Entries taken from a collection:

<file path="src/cwos_pkg.sv">
// package for the comm watchdog / output safe-state block
// assumes a register-access front end (protocol decoder) outside this block
package cwos_pkg;
    // ------------------------------------------------------------
    // register offsets
    // ------------------------------------------------------------
    localparam logic [15:0] CWOS_OFF_FW_VERSION   = 16'h9c61;
    localparam logic [15:0] CWOS_OFF_WDOG_IVL     = 16'h9ca0;
    localparam logic [15:0] CWOS_OFF_SAFE_PATTERN = 16'h9ca1;
    localparam logic [15:0] CWOS_OFF_COMMAND      = 16'h9d31;
    localparam logic [15:0] CWOS_OFF_NET_RESET    = 16'h9ca6; // same numbering as the others
    // ------------------------------------------------------------
    // values and counts
    // ------------------------------------------------------------
    localparam logic [15:0] CWOS_WDOG_DISABLED    = 16'hffff;
    localparam logic [15:0] CWOS_SAFE_RESET       = 16'h0000;
    localparam logic [15:0] CWOS_NET_RESET_KEY    = 16'h0055;
    localparam logic [15:0] CWOS_FW_VERSION_VAL   = 16'h0001; // arbitrary value
    localparam int          CWOS_CLK_HZ           = 25000000;
    localparam int          CWOS_SEC_CYCLES       = CWOS_CLK_HZ;
    localparam int          CWOS_NUM_COILS        = 15;
    localparam logic [15:0] CWOS_CMD_NO_OPERATION = 16'h0000;
    localparam logic [15:0] CWOS_CMD_REMOTE_RESET = 16'h0001;
    localparam logic [15:0] CWOS_CMD_WRITE_EN     = 16'h0002;
    localparam logic [15:0] CWOS_CMD_SYNC_SAMPLE  = 16'h0003;
    localparam logic [15:0] CWOS_CMD_COM_INIT     = 16'h0005;

    // one register access from the protocol front end
    typedef struct packed {
        logic        wr;
        logic        rd;
        logic [15:0] addr;
        logic [15:0] wdata;
    } cwos_req_t;
endpackage

</file>
<file path="src/cwos_sec_tick.sv">
// seconds prescaler for the watchdog
// assumes sys_clk at the package rate
`timescale 1ns/1ps
`default_nettype none
module cwos_sec_tick
    import cwos_pkg::*;
#(
    parameter int SEC_CYCLES = CWOS_SEC_CYCLES
) (
    input  wire logic sys_clk,
    input  wire logic rst_n,
    input  wire logic restart,
    output var  logic tick
);
    typedef struct packed {
        logic [31:0] cnt;
        logic        tick;
    } cwos_tick_st_t;
    cwos_tick_st_t st_ff, nxt_st;

    // free count of one second, restarted with the interval
    always_comb begin
        nxt_st = st_ff;
        nxt_st.tick = 1'b0;
        if (restart) begin
            nxt_st.cnt = 32'h0000_0000;
        end else if (st_ff.cnt == 32'(SEC_CYCLES - 1)) begin
            nxt_st.cnt  = 32'h0000_0000;
            nxt_st.tick = 1'b1;
        end else begin
            nxt_st.cnt = st_ff.cnt + 32'h0000_0001;
        end
    end

    always_ff @(posedge sys_clk or negedge rst_n) begin
        if (!rst_n) begin
            st_ff <= '0;
        end else begin
            st_ff <= nxt_st;
        end
    end
    assign tick = st_ff.tick;
endmodule // cwos_sec_tick
`default_nettype wire

</file>
<file path="src/cwos_top.sv">
// comm watchdog and output safe-state register block
// assumes a front end that decodes protocol messages into one-cycle accesses
`timescale 1ns/1ps
`default_nettype none

// Summary of operation
// - outputs take the safe pattern after the interval elapses without traffic
// - interval of all ones disables the fallback entirely
// - interval resets to all ones, watchdog off
// - safe pattern bit n gives channel n, coils 0 to 14
// - pattern one turns output on, zero turns it off
// - safe pattern resets to zero, all outputs off
// - command register decodes no operation, remote reset, write enable, sample, com init
// - coil address 0 to e maps to channel 0 to e, read codes 01/02
// - network reset only happens when written value is 55
// - network reset only pulses net_factory_reset; interval, safe pattern and write enable keep their values
// - safe pattern is the state applied when communication is lost
module cwos_top
    import cwos_pkg::*;
#(
    parameter int SEC_CYCLES = CWOS_SEC_CYCLES
) (
    input  wire logic        sys_clk,
    input  wire logic        rst_n,
    input  wire cwos_req_t   req,          // one-cycle register access
    input  wire logic        msg_valid,    // pulse: valid message to this unit
    input  wire logic        out_wr,       // pulse: host writes live outputs
    input  wire logic [14:0] out_wdata,
    input  wire logic [3:0]  coil_addr,    // discrete coil read address
    output logic      [15:0] rdata,
    output logic             rvalid,
    output logic      [14:0] dout,         // live digital outputs
    output logic             coil_bit,
    output logic             wdog_fired,   // level: outputs forced safe
    output logic             remote_reset,
    output logic             sync_sample,
    output logic             com_init,
    output logic             net_factory_reset
);
    // ------------------------------------------------------------
    // state
    // ------------------------------------------------------------
    typedef struct packed {
        logic [15:0] ivl;
        logic [15:0] safe;
        logic        wr_en;
        logic [15:0] sec_cnt;
        logic [14:0] dout;
        logic        fired;
        logic [15:0] rdata;
        logic        rvalid;
        logic        coil_bit;
        logic        remote_reset;
        logic        sync_sample;
        logic        com_init;
        logic        net_reset;
    } cwos_st_t;
    cwos_st_t st_ff, nxt_st;
    logic     tick;

    function automatic logic hit(input cwos_req_t r, input logic [15:0] off);
        hit = r.addr == off;
    endfunction

    cwos_sec_tick #(.SEC_CYCLES(SEC_CYCLES)) u_tick (
        .sys_clk (sys_clk),
        .rst_n   (rst_n),
        .restart (msg_valid),
        .tick    (tick)
    );

    // ------------------------------------------------------------
    // next state
    // ------------------------------------------------------------
    always_comb begin
        nxt_st = st_ff;
        nxt_st.rvalid       = 1'b0;
        nxt_st.remote_reset = 1'b0;
        nxt_st.sync_sample  = 1'b0;
        nxt_st.com_init     = 1'b0;
        nxt_st.net_reset    = 1'b0;
        // protected register writes need a prior write enable
        if (req.wr && st_ff.wr_en) begin
            if (hit(req, CWOS_OFF_WDOG_IVL)) begin
                nxt_st.ivl = req.wdata;
            end
            if (hit(req, CWOS_OFF_SAFE_PATTERN)) begin
                nxt_st.safe = req.wdata;
            end
        end
        if (req.wr && hit(req, CWOS_OFF_COMMAND)) begin
            unique case (req.wdata)
                CWOS_CMD_NO_OPERATION: nxt_st.wr_en = st_ff.wr_en;
                CWOS_CMD_REMOTE_RESET: nxt_st.remote_reset = st_ff.wr_en;
                CWOS_CMD_WRITE_EN:    nxt_st.wr_en = 1'b1;
                CWOS_CMD_SYNC_SAMPLE: nxt_st.sync_sample = 1'b1;
                CWOS_CMD_COM_INIT:    nxt_st.com_init = 1'b1;
                default:              nxt_st.wr_en = st_ff.wr_en;
            endcase
        end
        // network reset needs the exact key; it only pulses net_reset, settings here are kept
        if (req.wr && hit(req, CWOS_OFF_NET_RESET)
            && req.wdata == CWOS_NET_RESET_KEY) begin
            nxt_st.net_reset = 1'b1;
        end
        if (out_wr) begin
            nxt_st.dout  = out_wdata;
            nxt_st.fired = 1'b0;
        end
        // seconds count, restarted by traffic; disabled when all ones
        if (msg_valid) begin
            nxt_st.sec_cnt = 16'h0000;
        end else if (st_ff.ivl == CWOS_WDOG_DISABLED) begin
            nxt_st.sec_cnt = 16'h0000;
        end else if (!st_ff.fired) begin
            if (st_ff.sec_cnt >= st_ff.ivl) begin
                nxt_st.fired = 1'b1;
                nxt_st.dout  = st_ff.safe[14:0];
            end else if (tick) begin
                nxt_st.sec_cnt = st_ff.sec_cnt + 16'h0001;
            end
        end
        // reads
        if (req.rd) begin
            nxt_st.rvalid = 1'b1;
            if (hit(req, CWOS_OFF_FW_VERSION)) begin
                nxt_st.rdata = CWOS_FW_VERSION_VAL;
            end else if (hit(req, CWOS_OFF_WDOG_IVL)) begin
                nxt_st.rdata = st_ff.ivl;
            end else if (hit(req, CWOS_OFF_SAFE_PATTERN)) begin
                nxt_st.rdata = st_ff.safe;
            end else begin
                nxt_st.rdata = 16'h0000; // write-only and unmapped read zero
            end
        end
        // coil n is channel n, bit 15 has no coil
        nxt_st.coil_bit = (coil_addr < 4'hf) ? st_ff.dout[coil_addr] : 1'b0;
    end

    // ------------------------------------------------------------
    // registers
    // ------------------------------------------------------------
    always_ff @(posedge sys_clk or negedge rst_n) begin
        if (!rst_n) begin
            st_ff      <= '0;
            st_ff.ivl  <= CWOS_WDOG_DISABLED;
            st_ff.safe <= CWOS_SAFE_RESET;
        end else begin
            st_ff <= nxt_st;
        end
    end

    assign rdata             = st_ff.rdata;
    assign rvalid            = st_ff.rvalid;
    assign dout              = st_ff.dout;
    assign coil_bit          = st_ff.coil_bit;
    assign wdog_fired        = st_ff.fired;
    assign remote_reset      = st_ff.remote_reset;
    assign sync_sample       = st_ff.sync_sample;
    assign com_init          = st_ff.com_init;
    assign net_factory_reset = st_ff.net_reset;

    // ------------------------------------------------------------
    // checks
    // ------------------------------------------------------------
    disabled_no_fire_a: assert property (@(posedge sys_clk) disable iff (!rst_n)
        st_ff.ivl == CWOS_WDOG_DISABLED && !st_ff.fired |=> !st_ff.fired)
        else $error("watchdog fired while disabled");
    fire_safe_a: assert property (@(posedge sys_clk) disable iff (!rst_n)
        $rose(st_ff.fired) |-> st_ff.dout == $past(st_ff.safe[14:0]))
        else $error("outputs not set to safe pattern");
    msg_restart_a: assert property (@(posedge sys_clk) disable iff (!rst_n)
        msg_valid |=> st_ff.sec_cnt == 16'h0000)
        else $error("interval not restarted");
    key_only_a: assert property (@(posedge sys_clk) disable iff (!rst_n)
        st_ff.net_reset |-> $past(req.wr && req.wdata == CWOS_NET_RESET_KEY))
        else $error("network reset without key");
    write_protect_a: assert property (@(posedge sys_clk) disable iff (!rst_n)
        !st_ff.wr_en |=> $stable(st_ff.ivl) && $stable(st_ff.safe))
        else $error("protected write accepted");
    wr_en_cmd_a: assert property (@(posedge sys_clk) disable iff (!rst_n)
        req.wr && req.addr == CWOS_OFF_COMMAND && req.wdata == CWOS_CMD_WRITE_EN
        |=> st_ff.wr_en)
        else $error("write enable command lost");
    coil_map_a: assert property (@(posedge sys_clk) disable iff (!rst_n)
        coil_addr == 4'h0 |=> st_ff.coil_bit == $past(st_ff.dout[0]))
        else $error("coil mapping wrong");
    ivl_rd_a: assert property (@(posedge sys_clk) disable iff (!rst_n)
        req.rd && req.addr == CWOS_OFF_WDOG_IVL |=> rvalid && rdata == $past(st_ff.ivl))
        else $error("interval read wrong");
endmodule // cwos_top
`default_nettype wire

</file>
<file path="config.mk">
export PLATFORM = sky130hd
export DESIGN_NAME = cwos_top
export DESIGN_NICKNAME = d
export VERILOG_FILES = /design/src/cwos_pkg.sv /design/src/cwos_sec_tick.sv /design/src/cwos_top.sv
export SDC_FILE = /design/constraint.sdc
export NUM_CORES = 1
export LEC_CHECK = 0
export ABC_AREA = 1
export BUFFER_PORTS_ARGS = -buffer_cell sky130_fd_sc_hd__buf_2
export CAP_MARGIN = 30
export CORE_ASPECT_RATIO = 1.1
export CORE_MARGIN = 2
export CORE_UTILIZATION = 59
export CTS_CLUSTER_SIZE = 12
export DETAILED_ROUTE_END_ITERATION = 10
export GPL_ROUTABILITY_DRIVEN = 0
export PLACE_DENSITY = 0.81
export SLEW_MARGIN = 25
export SYNTH_ARGS = -nofsm -noshare
export SYNTH_HDL_FRONTEND = slang
export SYNTH_SLANG_ARGS = --single-unit
export TNS_END_PERCENT = 20
</file>
<file path="constraint.sdc">
create_clock -name sys_clk -period 2.4 [get_ports sys_clk]
set_clock_uncertainty 0.2 [all_clocks]
set_input_delay 0.12 -clock sys_clk [delete_from_list [all_inputs] [get_ports sys_clk]]
set_output_delay 0.12 -clock sys_clk [all_outputs]
set_load 0.01 [all_outputs]
</file>
# Yosys cells after proc, flatten, opt, wreduce, memory -nomap -nowiden

Index checks and enable logic that the tools add are counted.

Add/sub/neg operators: 2
$lt $le $gt $ge: 3
Equal/unequal tests: 14
Muxes and demuxes: 25
Reduce and logical (&&, ||, !) cells: 9

Operators with widths:

| kind                                                | number |
|---|---|
| two-way mux 16 bit                                  | 11 |
| == test 16 bit (second input constant)              | 6 |
| two-way mux 32 bit                                  | 3 |
| adder 32 x 1 -> 32 bit (second input constant)      | 1 |
| == test 16 x 2 -> 1 bit (second input constant)     | 2 |
| == test 32 x 25 -> 1 bit (second input constant)    | 1 |
| adder 16 x 1 -> 16 bit (second input constant)      | 1 |
| == test 16 x 1 -> 1 bit (second input constant)     | 1 |
| == test 16 x 3 -> 1 bit (second input constant)     | 1 |
| == test 16 x 7 -> 1 bit (second input constant)     | 1 |
| greater-or-equal comparator 16 bit                  | 1 |
| two-way mux 1 bit                                   | 9 |
| AND reduction 2 bit                                 | 3 |
| < comparator 4 x 5 -> 1 bit (second input constant) | 1 |
| binary-select mux 1 bit (select 4 bit)              | 1 |
| logical AND 1 bit                                   | 4 |
| < comparator 4 bit (second input constant)          | 1 |
| two-way mux 3 bit                                   | 1 |
| != test 3 x 2 -> 1 bit (second input constant)      | 1 |
| != test 3 bit (second input constant)               | 1 |
| AND reduction 3 bit                                 | 1 |
| nonzero test 3 bit                                  | 1 |

Output and inout bits: 38
Register bits: 120
Bits of input ports: 57

# Longest topological paths before layout

Word-level depth: 6
Mapped depth: 15

# By module

Synthesis repeated with hierarchy kept, for this count alone.

Cell total of the unflattened synthesis: 1021
Area total of the unflattened synthesis: 7422.1 µm²

Modules (own cells, without submodules):

| module        | cells an instance | area each (µm²) | instances |
|---|---|---|---|
| cwos_top      | 711               | 5347.6          | 1 |
| cwos_sec_tick | 310               | 2074.5          | 1 |

# Worst setup path after synthesis

Ideal clock, no wire load.

Kind: register to register
Start: register st_ff[86] in the netlist's numbering
End: register st_ff[44] in the netlist's numbering
Stages on the path, launching flop included: 10
Path slack: 0.377 ns
Data required time: 2.083 ns
Setup time: 0.117 ns
Buffers on the path: 1
Arrival time: 1.706 ns
Period minus slack after synthesis: 2.023 ns
Cell sequence: dfstp_2 -> inv_1 -> ha_1 -> a21oi_1 -> o21ai_0 -> nor2_1 -> nand3_2 -> buf_2 -> nand3_1 -> nand2_1

Longest elaborated chain between the ends: 3
Elaborated cells between the ends (all ways): 8

RTL lines:

| what                                                                        | RTL line                         | source |
|---|---|---|
| start: declaration                                                          | cwos_top.sv:58                   | `cwos_st_t st_ff, nxt_st;` |
| start signal: assignment                                                    | cwos_top.sv:149                  | `st_ff <= nxt_st;` |
| greater-or-equal comparator 16 bit / == test 16 bit (equally long branches) | cwos_top.sv:116, cwos_top.sv:113 |  |
| != test 3 bit (no line) (tied with other cells)                             | n/a                              |  |
| AND reduction 3 bit (no line) / two-way mux 16 bit (equally long branches)  | n/a                              |  |

Parallel ways exist; a longest one is shown, timed or not.
A chain may end at the register's enable or synchronous reset.

==> metrics.md <==
| Metric | Value |
|---|---|
| Final nets | 1210 |
| GR Util met2 | 51.6% |
| Hold Crit Class | primary input to async pin |
| Critical Path Fanout Max | 2 |
| Placed Cells | 1209 |
| I/O Pins | 95 |
| Total die area | 0.0133 sq mm |
| Outcome | finished clean |
| Leak | roughly 4.2 nW |
| Worst Setup SP | req[28] |
| Fraction of layout cells with a size suffix above 1 | 15.2% |
| DRC viols | 0 |
| Vias in the first global route | 6848 |
| Setup Viol. Count Final | 0 |
| Hold Worst Slack | 11.0 ps |
| Final period util | 99.3% |
| Largest net degree at the start of global routing | 40 |
| Mapped Avg Cell Area | between 7 and 8 sq um |
| Multi-input gate area | 0.00343 sq mm |
| CP Class | primary input to flip-flop |
| GR peak layer | met2 |
| CTS Root Cell | clkbuf_16 |
| Area leader, netlist | dfrtp_1 |
| Critical Path End Type | flip-flop |
| Clk_lat worst skew | between 400 and 500 ps |
| Post-DP HPWL | 12900 um |
| CP max-delay cell | dlygate4sd3_1 |
| Worst Path Required | roughly 2600 ps |
| Initial antenna violation count | 0 |
| Fill cell count | 900 |
| Cell variety after synth | 38 |
| Area of the mapped netlist | 0.00728 sq mm |
| Worst path cell trace | dlygate4sd3_1 > buf_2 > nand3_2 > dlygate4sd3_1 > nor3_2 > nand4_1 > nor2_1 > dlygate4sd3_1 |
| Vias per cell | 5.56 |
| Via count | about 7200 |
| Post-synth top flop | dfrtp_1 |
| Layout Cells excl Fill | 1302 |
| Fmax | 419 MHz |
| Core ar. | 0.0120 sq mm |
| Die Span X | 110 um |
| Ys async rst share | 100% |
| Reg area | 0.00302 sq mm |
| Number of synthesized register bits | 120 |
| Total power | roughly 0.0050 W |
| Synth warn | 0 |
| Yosys top cell area share | about 36% |
| WL/cell | around 16 um |
| Slew headroom | between 50% and 60% |
| Max Slew Vio Count | 0 |
| Most frequent CP cell | dlygate4sd3_1 |
| H-Tree Depth | 4 |
| Initial Util | 60.5% |
| Layout Utilization | between 70% and 80% |
| Global-route wire length before repair | 32400 um |
| Setup ws final | between 15 and 20 ps |
| Worst IR Drop VDD | 0.000370 V |
| EDFF count, synth | 0 |
| Area Overhead vs Synth | 21.4% |
| CP top delay family | buffers and inverters |
| Mapped Cells | 1011 |
| Final hold vios | 0 |
| Worst setup SP type | primary input |
| Total CTS buffers | 17 |
| Max-capacitance violation count | 0 |
| Worst slew pin tran | around 600 ps |
| CTS Sinks | 120 |
| Slowest stage delay, CP | about 600 ps |
| Cell Pwr Density | 565 mW/mm^2 |
| CTS tree | built |
| Overflow after GRT | 0 |
| Met1 Use GR | between 40% and 50% |
| Arr. time, crit path | 2540 ps |
| Routed wire length | 20300 um |
| Pre-antenna DRT Iters | 10 |
| GRT Total Usage | 31.8% |
| Syn_nets | 1086 |
| Met3 Usage GRT | 5.28% |
| DRT iter0 DRCs | 870 |
| Synth area leaders | dfrtp_1 36%, nand2_1 16%, inv_1 6.1%, dfstp_2 5.8%, nor2_1 5.4% |
| N_diodes | 0 |
| Pre-CTS WS | around 280 ps |
| Antenna violation net count after detailed routing | 0 |
| Clock Pin Slew Worst Setup and Hold Paths | 60 ps |
| Clock tree buffer depth | 2 |
| Sequential area share after synthesis | between 40% and 50% |
| Chip height | ~120 um |
| Setup Buffers After CTS | 0 |
| R2r startpoint | st_ff[78] |
| Site Rows | 42 |
| RSZ-0062 raised after global routing | yes |
| Crit path buf inv count | 4 |
| Fin crit period | between 2000 and 2500 ps |
| IO Port Bufs | 94 |
## what timing repair did
| item | 4_1_cts | 5_1_grt |
|---|---|---|
| setup endpoints to repair | 0 | 5 |
| gates resized for setup | 0 | 6 |
| hold buffers | 61 | 0 |
| endpoints found under the hold margin | 151 | 0 |
## cell usage after synthesis (18+ instances only)
master	number
o21ai_1	29
nand3_1	76
nand4_1	26
nor2_1	104
o21ai_0	53
inv_1	118
ha_1	18
nor3_1	31
dfrtp_1	104
buf_4	34
nand2_1	303
## per-stage QoR
step                      area (sq um)  TNS [ps]
after global routing              8840      -144
after CTS                         8820         0
final                             8840         0
after detailed placement          7660         0
after floorplan                   7280         0
after global placement            7660         0
## report_power, final
part | internal [W] | switching [W]
clock | 0.00145 | 0.000947
combinational | 0.000195 | 0.000291
sequential | 0.00207 | 0.0000443
total | 0.00372 | 0.00128
## layer usage
metal  wire length, um  up-vias
li1                  -     3453
met1              8450     3359
met2              9780      381
met3              1610       51
met4               466        0
met5                 0        -
## cell families (layout without fill, tap and decap cells)
group	after synthesis	count (layout)	share of synthesized area, %
fa+ha+maj	18	18	3.09
xor+xnor	20	20	2.40
flops	120	120	41.5
buf+inv	181	318	11.7
compound gates	100	100	7.15
simple gates	572	572	34.2
## final cells by class
type,instances,share of cell area [%]
Clock inverter,11,1.16
Sequential cell,120,34.2
Clock buffer,21,5.09
Timing Repair Buffer,166,13.6
Tap cell,154,2.18
Multi-Input combinational cell,710,38.7
Inverter,120,5.09
## final timing paths
check                              endpoint  slack (ps)  cells past startpoint
max in group asynchronous         st_ff[80]        1170                      3
min reg2reg                        rdata[9]         280                      2
min                        u_tick.st_ff[11]          10                      2
min in group sys_clk              rdata[15]          40                      7
max reg2reg                        dout[14]         210                     13
max                             sync_sample          20                      8
## state kept, by name (all words and copies together) (netlist names), 15 cells and up
register and flops:
dout 15, rdata 16, st_ff 49, u_tick.st_ff 32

WHAT NEEDS TO BE DONE>
Reproduce, word for word and in full, only the lines above that start at the line with "synth | 38 |" and run through the line with "Vio Count | 0 |", both ends included.

SOLVED PROBLEM>
| Cell variety after synth | 38 |
| Area of the mapped netlist | 0.00728 sq mm |
| Worst path cell trace | dlygate4sd3_1 > buf_2 > nand3_2 > dlygate4sd3_1 > nor3_2 > nand4_1 > nor2_1 > dlygate4sd3_1 |
| Vias per cell | 5.56 |
| Via count | about 7200 |
| Post-synth top flop | dfrtp_1 |
| Layout Cells excl Fill | 1302 |
| Fmax | 419 MHz |
| Core ar. | 0.0120 sq mm |
| Die Span X | 110 um |
| Ys async rst share | 100% |
| Reg area | 0.00302 sq mm |
| Number of synthesized register bits | 120 |
| Total power | roughly 0.0050 W |
| Synth warn | 0 |
| Yosys top cell area share | about 36% |
| WL/cell | around 16 um |
| Slew headroom | between 50% and 60% |
| Max Slew Vio Count | 0 |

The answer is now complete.